**** GIVEN INFORMATION

What follows belongs to an exercise in optimizing a design on an open flow for small area; a production flow would make more cautious choices.
Where RTL was checked, it was by simulation tests only, not by an equivalence proof against the original.
Power figures rest on the tool's default switching activity, not on a simulated workload. No driver is modelled on the clock port, so clocking that relies on it looks cheaper here than on a real chip.

==> module router_reg, before the edit <==
module router_reg (input clock, resetn, pkt_valid,
                   input [7:0] data_in,
                   input fifo_full, rst_int_reg, detect_add, ld_state, laf_state, full_state, lfd_state,
                   output reg parity_done, low_pkt_valid, err,
                   output reg [7:0] dout);
reg [7:0] ffb, intp;
reg perr, pw;
always @(posedge clock)
  if (detect_add || (ld_state && !fifo_full))
    dout <= data_in;
  else if (laf_state)
    dout <= ffb;
always @(posedge clock)
  if (detect_add)
    intp <= data_in;
  else if (pkt_valid && ld_state)
    intp <= intp ^ data_in;
always @(posedge clock)
  if (ld_state && !pkt_valid)
    perr <= (intp != data_in);
always @(posedge clock)
  if (detect_add)
    pw <= 1'b0;
  else if (ld_state && !pkt_valid)
    pw <= 1'b1;
always @(posedge clock)
  if (!resetn)
    ffb <= 8'd0;
  else if (fifo_full && ld_state)
    ffb <= data_in;
always @(posedge clock)
  parity_done <= !detect_add && laf_state && low_pkt_valid && !parity_done;
always @(posedge clock)
  if (!resetn || rst_int_reg)
    low_pkt_valid <= 1'b0;
  else if (ld_state && !pkt_valid)
    low_pkt_valid <= 1'b1;
always @(posedge clock)
  if (!resetn)
    err <= 1'b0;
  else if (rst_int_reg && (pw ? perr : intp != 8'd0))
    err <= 1'b1;
endmodule
==> module router_sync, before the edit <==
module router_sync (input detect_add,
                    input [1:0] data_in,
                    input write_enb_reg, clock, resetn, read_enb_0, read_enb_1, read_enb_2,
                    input empty_0, empty_1, empty_2, full_0, full_1, full_2,
                    output [2:0] write_enb,
                    output fifo_full,
                    output reg soft_reset_0, soft_reset_1, soft_reset_2,
                    output vld_out_0, vld_out_1, vld_out_2);
reg [1:0] add;    
reg [4:0] count_0, count_1, count_2;
localparam [4:0] C1 = 5'b00001, C30 = 5'b01000;
function [4:0] lfsr(input [4:0] c);
  lfsr = {c[3:0], c[4] ^ c[2]};
endfunction
always @(posedge clock)
  if (detect_add)
    add <= data_in;
assign write_enb = write_enb_reg ? {add == 2'd2, add == 2'd1, add == 2'd0} : 3'b000;
assign fifo_full = (add == 2'd0 && full_0) || (add == 2'd1 && full_1) || (add == 2'd2 && full_2);
assign vld_out_0 = ~empty_0;
assign vld_out_1 = ~empty_1;
assign vld_out_2 = ~empty_2;
always @(posedge clock) begin
  count_0 <= (!vld_out_0 || read_enb_0 || count_0 == C30) ? C1 : lfsr(count_0);
  count_1 <= (!vld_out_1 || read_enb_1 || count_1 == C30) ? C1 : lfsr(count_1);
  count_2 <= (!vld_out_2 || read_enb_2 || count_2 == C30) ? C1 : lfsr(count_2);
  soft_reset_0 <= resetn && vld_out_0 && !read_enb_0 && count_0 == C30;
  soft_reset_1 <= resetn && vld_out_1 && !read_enb_1 && count_1 == C30;
  soft_reset_2 <= resetn && vld_out_2 && !read_enb_2 && count_2 == C30;
end
endmodule
clock: 5.0 ns
lec_check: 0
cap_margin: 0
core_margin: 2
core_utilization: 70
place_density: 0.8
slew_margin: 0
standard.sh (not shown) runs the stock make flow with config.mk's settings and CLKGATE_MAP_FILE= SYNTH_SCRIPT=/design/flow/synth_recipe.tcl, a recipe that flattens the netlist after the stock synthesis.
==> flow/flow/run.sh <==
#!/bin/bash
# The standard ORFS flow (the standard.sh), with:
#  - synthesis: the standard flow's script, but ABC maps for area (flow/area.abc), and
#    adders are left to ABC instead of ORFS's half/full-adder cells
#  - CTS without dummy loads, sink clusters of up to 30 on clkbuf_16,
#    clkbuf_8 above them
#  - port buffers (one per input and output, as standard) of the smallest
#    buffer cell
# Each tool's output goes to the ORFS logs under orfs/logs; make's output to
# standard.log.
set -euo pipefail
HERE=$PWD
export AREA_ABC_DIR=$HERE/flow
cat $HERE/flow/area_hook.tcl $HERE/synth_recipe.tcl > $HERE/area_synth.tcl
CTS="-sink_clustering_enable -repair_clock_nets -dont_use_dummy_load -sink_clustering_size 30 -sink_clustering_max_diameter 100 -buf_list {sky130_fd_sc_hd__clkbuf_8 sky130_fd_sc_hd__clkbuf_16} -sink_clustering_buffer sky130_fd_sc_hd__clkbuf_16 -root_buf sky130_fd_sc_hd__clkbuf_8 -tree_buf sky130_fd_sc_hd__clkbuf_8"
bash standard.sh SYNTH_SCRIPT=$HERE/area_synth.tcl ADDER_MAP_FILE= "CTS_ARGS=$CTS" "BUFFER_PORTS_ARGS=-buffer_cell sky130_fd_sc_hd__buf_1" finish > standard.log 2>&1
==> flow/flow/area.abc <==
&get -n
&st
&dch
&nf -p -C 32 -F 10 -R 1000
&put
mfs2 -a
strash
&get -n
&dch
&nf -p -C 32 -F 10 -R 1000
&put
==> flow/flow/area_hook.tcl <==
# Sourced before the standard flow's synthesis script: ABC maps the logic for area with
# area.abc (beside this file) instead of ORFS's speed script. Everything else
# in the synthesis is the standard flow's. Registers are mapped before ABC runs, and ABC
# does not touch them.
set ::area_abc_script [file join $::env(AREA_ABC_DIR) area.abc]
proc abc {args} {
  set i [lsearch -exact $args -script]
  if {$i >= 0} { lset args [expr {$i + 1}] $::area_abc_script }
  puts "area hook: abc $args"
  yosys abc {*}$args
}
Next try:
--- a/flow/design.v
+++ b/flow/design.v
@@ -107,10 +107,11 @@
 module router_reg (input clock, resetn, pkt_valid,
                    input [7:0] data_in,
                    input fifo_full, rst_int_reg, detect_add, ld_state, laf_state, full_state, lfd_state,
-                   output reg parity_done, low_pkt_valid, err,
+                   output parity_done,
+                   output reg low_pkt_valid, err,
                    output reg [7:0] dout);
 reg [7:0] ffb, intp;
-reg perr, pw;
+reg perr;
 always @(posedge clock)
   if (detect_add || (ld_state && !fifo_full))
     dout <= data_in;
@@ -122,20 +123,14 @@
   else if (pkt_valid && ld_state)
     intp <= intp ^ data_in;
 always @(posedge clock)
-  if (ld_state && !pkt_valid)
+  if (ld_state)
     perr <= (intp != data_in);
-always @(posedge clock)
-  if (detect_add)
-    pw <= 1'b0;
-  else if (ld_state && !pkt_valid)
-    pw <= 1'b1;
 always @(posedge clock)
   if (!resetn)
     ffb <= 8'd0;
   else if (fifo_full && ld_state)
     ffb <= data_in;
-always @(posedge clock)
-  parity_done <= !detect_add && laf_state && low_pkt_valid && !parity_done;
+assign parity_done = 1'b0;
 always @(posedge clock)
   if (!resetn || rst_int_reg)
     low_pkt_valid <= 1'b0;
@@ -144,7 +139,7 @@
 always @(posedge clock)
   if (!resetn)
     err <= 1'b0;
-  else if (rst_int_reg && (pw ? perr : intp != 8'd0))
+  else if (rst_int_reg && perr)
     err <= 1'b1;
 endmodule
 module router_sync (input detect_add,
@@ -164,8 +159,8 @@
 always @(posedge clock)
   if (detect_add)
     add <= data_in;
-assign write_enb = write_enb_reg ? {add == 2'd2, add == 2'd1, add == 2'd0} : 3'b000;
-assign fifo_full = (add == 2'd0 && full_0) || (add == 2'd1 && full_1) || (add == 2'd2 && full_2);
+assign write_enb = write_enb_reg ? {add[1], add[0], add == 2'd0} : 3'b000;
+assign fifo_full = add[1] ? full_2 : add[0] ? full_1 : full_0;
 assign vld_out_0 = ~empty_0;
 assign vld_out_1 = ~empty_1;
 assign vld_out_2 = ~empty_2;
Outcome:
- The new run went through all stages and came out clean
- total power climbs by 3.7%
- design area hardly moves
- core utilization grows by 0.31 points
- critical path depth went up by 1
- global-route usage is about the same
- wire length is lower by 2.0%
- first-iteration DRC count fell by 0.50%
- setup slack improved by 0.013 ns
- hold slack gains 0.017 ns
Only the layout flow was run in the second run of this note; the RTL was not checked for function there.

-- re-timing with driven ports --
The results above use ideal ports. As a check the final layouts listed here were re-extracted and re-timed, cells and wires unchanged.
Step 1: set_driving_cell puts a clkbuf_16 on clock and a buf_2 on each other input, an assumption about the parent block.
Step 2 adds t to the input delays and takes it off the output delays; t is the mean of the earliest and latest rising clock arrival at the registers after step 1. Input paths then give back, and output paths get back, about the clock's delay inside the block.
a / b / c = ideal ports / drivers / drivers and shift; a / b = the first two.
run	shift t [ns]	setup slack, ns	latest minus earliest clock arrival (ns)	worst register clock-pin slew, ns	cell pins on the clock port's net
the first run	0.670	1.155 / 1.108 / 1.348	0.039 / 0.040	0.11 / 0.11	1
the second run	0.683	1.168 / 1.121 / 1.374	0.037 / 0.038	0.11 / 0.11	1
After both steps every run listed still meets setup and hold.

********

PROBLEM STATEMENT » Using the entries above, give again exactly the lines from the line holding "- global-route usage is about the same" through the line holding "-- re-timing with". Include both end lines and nothing else.

ANSWER BOX »
- global-route usage is about the same
- wire length is lower by 2.0%
- first-iteration DRC count fell by 0.50%
- setup slack improved by 0.013 ns
- hold slack gains 0.017 ns
Only the layout flow was run in the second run of this note; the RTL was not checked for function there.

-- re-timing with driven ports --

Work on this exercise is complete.